Na manhã desta segunda-feira, dia 30, o deputado estadual João Henrique Caldas (PTN) se reuniu com o procurador-geral do Ministério Público de Contas (MPC), Ricardo Schneider, para discutir a situação da briga pela cadeira de conselheiro do Tribunal de Contas do Estado de Alagoas. A vaga foi aberta com a aposentadoria do ex-presidente, Isnaldo Bulhões.
Na próxima quinta-feira, dia 02, o Tribunal de Contas – em sessão – deve avaliar a lista do MP de Contas – com o nome do procurador Gustavo Henrique Albuquerque. Esta deve ser aprovada e já encaminhada para o governador Teotonio Vilela Filho (PSDB). No Executivo, é aguardado um posicionamento da Procuradoria Geral do Estado (PGE) sobre o assunto.
Na Assembleia Legislativa, o procurador da Casa de Tavares Bastos, Marcos Guerra estuda o assunto. O parlamento deve entrar na briga jurídica em busca da vaga, caso encontre os argumentos plausíveis. Por lá, se fala em dois deputados com interesse na cadeira: Fernando Toledo (PSDB) e Isnaldo Bulhões Filho (PDT).

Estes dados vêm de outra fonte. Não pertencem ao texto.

===== src/source/fc_pkg.sv =====
// Shared sizes, latencies, state encodings and data types of the FC layer, referenced by scoped names
package fc_pkg;

    //////////////////////////////////////////////////////////////////////
    // Layer geometry
    //////////////////////////////////////////////////////////////////////

    // Width of a feature, weight, bias or result byte
    localparam int BYTE_W = 8;
    // Input features per frame
    localparam int IN_COUNT = 8;
    // Output neurons, one lane each
    localparam int OUT_COUNT = 4;
    // Stream word width
    localparam int WORD_W = 32;

    // Frame layout in stream words
    localparam int INPUT_WORDS = 2;
    localparam int WEIGHT_WORDS = 8;
    // Features, weights, then one bias word
    localparam int FRAME_WORDS = INPUT_WORDS + WEIGHT_WORDS + 1;

    // Weight memory read latency in cycles
    localparam int MEM_LATENCY = 2;

    // Exact accumulator width and requantization shift
    localparam int ACC_W = 20;
    localparam int QUANT_SHIFT = 8;

    //////////////////////////////////////////////////////////////////////
    // Data types
    //////////////////////////////////////////////////////////////////////

    typedef logic [WORD_W-1:0] word_t;
    // Eight bytes, byte k at bits 8k+7..8k
    typedef logic [IN_COUNT*BYTE_W-1:0] vec_t;
    typedef logic signed [ACC_W-1:0] acc_t;
    // Weight memory word address
    typedef logic [$clog2(WEIGHT_WORDS)-1:0] addr_t;

    // Loader FSM: idle receive, issuing reads, waiting for returns
    typedef enum logic [1:0] {
        RECEIVE,
        READBACK,
        LOAD
    } loader_state_e;

    // Neuron FSM
    typedef enum logic [1:0] {
        IDLE,
        ACCUMULATE,
        BIAS_ADD
    } neuron_state_e;

endpackage

===== src/source/fc_lane_if.sv =====
// One neuron lane's load data from the loader and its result toward the output packer
`timescale 1ns/1ps

interface fc_lane_if;

    // Load side, all fields valid while load is high
    logic          load;
    fc_pkg::vec_t  feature;
    fc_pkg::vec_t  weight_row;
    logic [fc_pkg::BYTE_W-1:0] bias;

    // Result side, result valid while result_valid is high
    logic          result_valid;
    logic [fc_pkg::BYTE_W-1:0] result;

    // Frame loader drives a lane
    modport loader (
        output load,
        output feature,
        output weight_row,
        output bias
    );

    // Lane consumes the load and returns a byte
    modport neuron (
        input  load,
        input  feature,
        input  weight_row,
        input  bias,
        output result_valid,
        output result
    );

    // Output packer collects results
    modport pack (
        input result_valid,
        input result
    );

endinterface


===== src/source/fc_layer.sv =====
// Top level of the 8-in 4-out fully connected layer, stream words in and packed result bytes out
`timescale 1ns/1ps

module fc_layer (
    input  logic                      clk,
    input  logic                      rstn,
    input  logic                      r_valid,
    input  logic [fc_pkg::WORD_W-1:0] in_data,
    output logic                      t_valid,
    output logic [fc_pkg::WORD_W-1:0] out_data
);

    // One lane bundle per output neuron
    fc_lane_if lane_if [fc_pkg::OUT_COUNT] ();

    // Frame receive, weight staging and lane load
    fc_loader u_loader (
        .clk     (clk),
        .rstn    (rstn),
        .r_valid (r_valid),
        .in_data (in_data),
        .lanes   (lane_if)
    );

    //////////////////////////////////////////////////////////////////////
    // Neuron lanes, all running in lockstep
    //////////////////////////////////////////////////////////////////////
    for (genvar j = 0; j < fc_pkg::OUT_COUNT; j++) begin : g_neuron
        fc_neuron u_neuron (
            .clk  (clk),
            .rstn (rstn),
            .lane (lane_if[j])
        );
    end

    // Result word and valid pulse
    fc_output_pack u_pack (
        .clk      (clk),
        .rstn     (rstn),
        .lanes    (lane_if),
        .t_valid  (t_valid),
        .out_data (out_data)
    );

endmodule


===== src/source/fc_output_pack.sv =====
// Collects the lane result bytes into one output word and pulses t_valid for the stream sink
`timescale 1ns/1ps

module fc_output_pack (
    input  logic          clk,
    input  logic          rstn,
    fc_lane_if.pack       lanes [fc_pkg::OUT_COUNT],
    output logic          t_valid,
    output fc_pkg::word_t out_data
);

    // Result bytes pulled out of the interface array
    logic [fc_pkg::BYTE_W-1:0] res [fc_pkg::OUT_COUNT];

    // Lane 0 in the top byte, last lane at the bottom
    fc_pkg::word_t packed_res;

    // All lanes start and finish together, lane 0 stands for all
    logic done;

    for (genvar j = 0; j < fc_pkg::OUT_COUNT; j++) begin : g_res
        assign res[j] = lanes[j].result;
    end

    assign done = lanes[0].result_valid;

    always_comb begin
        packed_res = '0;
        for (int j = 0; j < fc_pkg::OUT_COUNT; j++) begin
            packed_res[(fc_pkg::OUT_COUNT-1-j)*fc_pkg::BYTE_W +: fc_pkg::BYTE_W] = res[j];
        end
    end

    //////////////////////////////////////////////////////////////////////
    // Output register
    //////////////////////////////////////////////////////////////////////

    // out_data holds until the next frame completes
    always_ff @(posedge clk or negedge rstn) begin
        if (!rstn) begin
            t_valid  <= 1'b0;
            out_data <= '0;
        end else begin
            t_valid <= done;
            if (done) begin
                out_data <= packed_res;
            end
        end
    end

endmodule


===== src/source/fc_neuron.sv =====
// One output lane, serial signed multiply-accumulate with bias add and saturating requantization
`timescale 1ns/1ps

module fc_neuron (
    input logic       clk,
    input logic       rstn,
    fc_lane_if.neuron lane
);

    fc_pkg::neuron_state_e state;

    // Products done so far in this frame
    logic [$clog2(fc_pkg::IN_COUNT)-1:0] mac_cnt;

    // Operand shift registers, byte 0 at the bottom
    fc_pkg::vec_t feat_sh;
    fc_pkg::vec_t wt_sh;
    logic signed [fc_pkg::BYTE_W-1:0] bias_q;

    // MAC path
    logic signed [fc_pkg::BYTE_W-1:0]   mac_a;
    logic signed [fc_pkg::BYTE_W-1:0]   mac_b;
    logic signed [2*fc_pkg::BYTE_W-1:0] product;
    fc_pkg::acc_t acc;
    fc_pkg::acc_t acc_base;
    fc_pkg::acc_t acc_next;

    // Quantize stage request and result
    logic quant_pend;
    logic result_valid_q;
    logic [fc_pkg::BYTE_W-1:0] result_q;

    // Arithmetic shift, then clamp to a signed byte
    function automatic logic [fc_pkg::BYTE_W-1:0] quantize(input fc_pkg::acc_t value);
        fc_pkg::acc_t shifted;
        shifted = value >>> fc_pkg::QUANT_SHIFT;
        if (shifted > (2 ** (fc_pkg::BYTE_W - 1)) - 1) begin
            return {1'b0, {(fc_pkg::BYTE_W - 1){1'b1}}};
        end else if (shifted < -(2 ** (fc_pkg::BYTE_W - 1))) begin
            return {1'b1, {(fc_pkg::BYTE_W - 1){1'b0}}};
        end
        return shifted[fc_pkg::BYTE_W-1:0];
    endfunction

    // First product taken straight from the lane on the load cycle
    always_comb begin
        mac_a    = lane.load ? lane.feature[fc_pkg::BYTE_W-1:0] : feat_sh[fc_pkg::BYTE_W-1:0];
        mac_b    = lane.load ? lane.weight_row[fc_pkg::BYTE_W-1:0] : wt_sh[fc_pkg::BYTE_W-1:0];
        product  = mac_a * mac_b;
        // Load restarts from zero
        acc_base = lane.load ? '0 : acc;
        acc_next = acc_base + product;
    end

    always_ff @(posedge clk or negedge rstn) begin
        if (!rstn) begin
            state          <= fc_pkg::IDLE;
            mac_cnt        <= '0;
            quant_pend     <= 1'b0;
            result_valid_q <= 1'b0;
        end else begin
            quant_pend     <= 1'b0;
            result_valid_q <= quant_pend;
            if (lane.load) begin
                state   <= fc_pkg::ACCUMULATE;
                mac_cnt <= 1'b1;
            end else begin
                case (state)
                    fc_pkg::ACCUMULATE: begin
                        mac_cnt <= mac_cnt + 1'b1;
                        if (mac_cnt == ($bits(mac_cnt))'(fc_pkg::IN_COUNT - 1)) begin
                            state <= fc_pkg::BIAS_ADD;
                        end
                    end
                    fc_pkg::BIAS_ADD: begin
                        state      <= fc_pkg::IDLE;
                        quant_pend <= 1'b1;
                    end
                    default: state <= fc_pkg::IDLE;
                endcase
            end
        end
    end

    // Operands shift down one byte per product
    always_ff @(posedge clk) begin
        if (lane.load) begin
            feat_sh <= lane.feature >> fc_pkg::BYTE_W;
            wt_sh   <= lane.weight_row >> fc_pkg::BYTE_W;
            bias_q  <= lane.bias;
            acc     <= acc_next;
        end else if (state == fc_pkg::ACCUMULATE) begin
            feat_sh <= feat_sh >> fc_pkg::BYTE_W;
            wt_sh   <= wt_sh >> fc_pkg::BYTE_W;
            acc     <= acc_next;
        end else if (state == fc_pkg::BIAS_ADD) begin
            acc <= acc + bias_q;
        end
        if (quant_pend) begin
            result_q <= quantize(acc);
        end
    end

    assign lane.result_valid = result_valid_q;
    assign lane.result       = result_q;

endmodule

Em reunião com João Henrique Caldas, o procurador Ricardo Schneider pode ter ganho um aliado dentro do próprio parlamento estadual. Caldas saiu da sala do procurador com uma série de documentos que embasam a defesa de que a vaga pertence ao MP de Contas. Em entrevista a este blogueiro, o deputado estadual confirmou o encontro.
“Foi uma conversa inicial. Eu quis ter maior conhecimento sobre o assunto e fui solicitar informações técnicas sobre a vaga de conselheiro do Tribunal de Contas, além de conhecer todo o teor que embasa os argumentos do MP de Contas”, frisou. João Henrique Caldas pode acabar arrumando mais uma “briga” com Fernando Toledo, caso se confirme os interesses do presidente da Assembleia.

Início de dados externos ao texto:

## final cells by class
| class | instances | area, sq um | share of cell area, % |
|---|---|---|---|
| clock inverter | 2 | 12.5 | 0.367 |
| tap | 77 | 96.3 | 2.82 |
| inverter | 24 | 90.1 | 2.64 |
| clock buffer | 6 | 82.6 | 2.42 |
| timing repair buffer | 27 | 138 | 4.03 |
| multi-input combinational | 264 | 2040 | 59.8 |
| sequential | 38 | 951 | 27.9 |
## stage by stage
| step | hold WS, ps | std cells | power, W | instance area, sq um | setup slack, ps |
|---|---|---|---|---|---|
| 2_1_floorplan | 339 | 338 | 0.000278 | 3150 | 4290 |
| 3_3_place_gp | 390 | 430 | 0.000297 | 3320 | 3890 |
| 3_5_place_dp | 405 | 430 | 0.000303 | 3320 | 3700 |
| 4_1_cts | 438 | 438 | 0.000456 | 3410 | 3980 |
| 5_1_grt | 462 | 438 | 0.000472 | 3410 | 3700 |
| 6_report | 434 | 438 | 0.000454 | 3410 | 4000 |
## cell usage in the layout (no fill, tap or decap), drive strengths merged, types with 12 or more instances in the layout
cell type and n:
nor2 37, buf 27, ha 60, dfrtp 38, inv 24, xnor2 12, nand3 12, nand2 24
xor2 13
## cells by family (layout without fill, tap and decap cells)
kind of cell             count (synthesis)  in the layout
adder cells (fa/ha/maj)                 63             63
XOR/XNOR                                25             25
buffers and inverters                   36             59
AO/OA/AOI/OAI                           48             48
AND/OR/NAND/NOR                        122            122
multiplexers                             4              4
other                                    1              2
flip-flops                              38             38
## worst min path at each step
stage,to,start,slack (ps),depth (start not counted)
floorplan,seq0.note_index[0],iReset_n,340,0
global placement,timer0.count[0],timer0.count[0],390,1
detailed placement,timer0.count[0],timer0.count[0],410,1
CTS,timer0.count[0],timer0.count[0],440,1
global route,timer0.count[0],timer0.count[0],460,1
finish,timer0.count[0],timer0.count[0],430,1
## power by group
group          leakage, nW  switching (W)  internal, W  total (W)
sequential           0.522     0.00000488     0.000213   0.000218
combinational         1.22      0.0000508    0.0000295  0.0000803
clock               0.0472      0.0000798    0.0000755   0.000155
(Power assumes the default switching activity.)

“O que ficou claro para mim é que o MP de Contas, por não possuir cadeira no pleno, pois não há representante ainda, não se cumpre a representatividade da Constituição Estadual, Mas, em relação ao assunto ainda há um parecer que deve ser dado pela Procuradoria Geral do Estado”, frisou. De acordo com JHC, a reunião foi apenas um ponto inicial para uma análise que o parlamentar pretende fazer de forma mais aprofundada.